• **Supplied records**
File: config.mk
export PLATFORM = sky130hd
export DESIGN_NAME = status_symbol_selector
export DESIGN_NICKNAME = d
export VERILOG_FILES = /design/src/rtl/status_symbol_selector.sv
export SDC_FILE = /design/constraint.sdc
export NUM_CORES = 1
export LEC_CHECK = 0
export CAP_MARGIN = 15
export CORE_ASPECT_RATIO = 0.75
export CORE_MARGIN = 2
export CORE_UTILIZATION = 54
export CTS_CLUSTER_SIZE = 8
export DETAILED_ROUTE_END_ITERATION = 16
export PLACE_DENSITY = 0.78
export SKIP_CTS_REPAIR_TIMING = 1
export SLEW_MARGIN = 20
export SYNTH_ARGS = -nofsm -noshare
export SYNTH_HDL_FRONTEND = slang
export SYNTH_SLANG_ARGS = --single-unit
File: constraint.sdc
create_clock -name CLK -period 1.85 [get_ports CLK]
set_clock_uncertainty 0.15 [all_clocks]
set_input_delay 0.2775 -clock CLK [delete_from_list [all_inputs] [get_ports CLK]]
set_output_delay 0.2775 -clock CLK [all_outputs]
set_load 0.01 [all_outputs]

• **What you are asked to do**
Exact reproduction of the lines from the top of the material through the line where "set_input_delay 0.2775 -clock" appears is required, both boundary lines included, with no other output.

• **Expected answer**
File: config.mk
export PLATFORM = sky130hd
export DESIGN_NAME = status_symbol_selector
export DESIGN_NICKNAME = d
export VERILOG_FILES = /design/src/rtl/status_symbol_selector.sv
export SDC_FILE = /design/constraint.sdc
export NUM_CORES = 1
export LEC_CHECK = 0
export CAP_MARGIN = 15
export CORE_ASPECT_RATIO = 0.75
export CORE_MARGIN = 2
export CORE_UTILIZATION = 54
export CTS_CLUSTER_SIZE = 8
export DETAILED_ROUTE_END_ITERATION = 16
export PLACE_DENSITY = 0.78
export SKIP_CTS_REPAIR_TIMING = 1
export SLEW_MARGIN = 20
export SYNTH_ARGS = -nofsm -noshare
export SYNTH_HDL_FRONTEND = slang
export SYNTH_SLANG_ARGS = --single-unit
File: constraint.sdc
create_clock -name CLK -period 1.85 [get_ports CLK]
set_clock_uncertainty 0.15 [all_clocks]
set_input_delay 0.2775 -clock CLK [delete_from_list [all_inputs] [get_ports CLK]]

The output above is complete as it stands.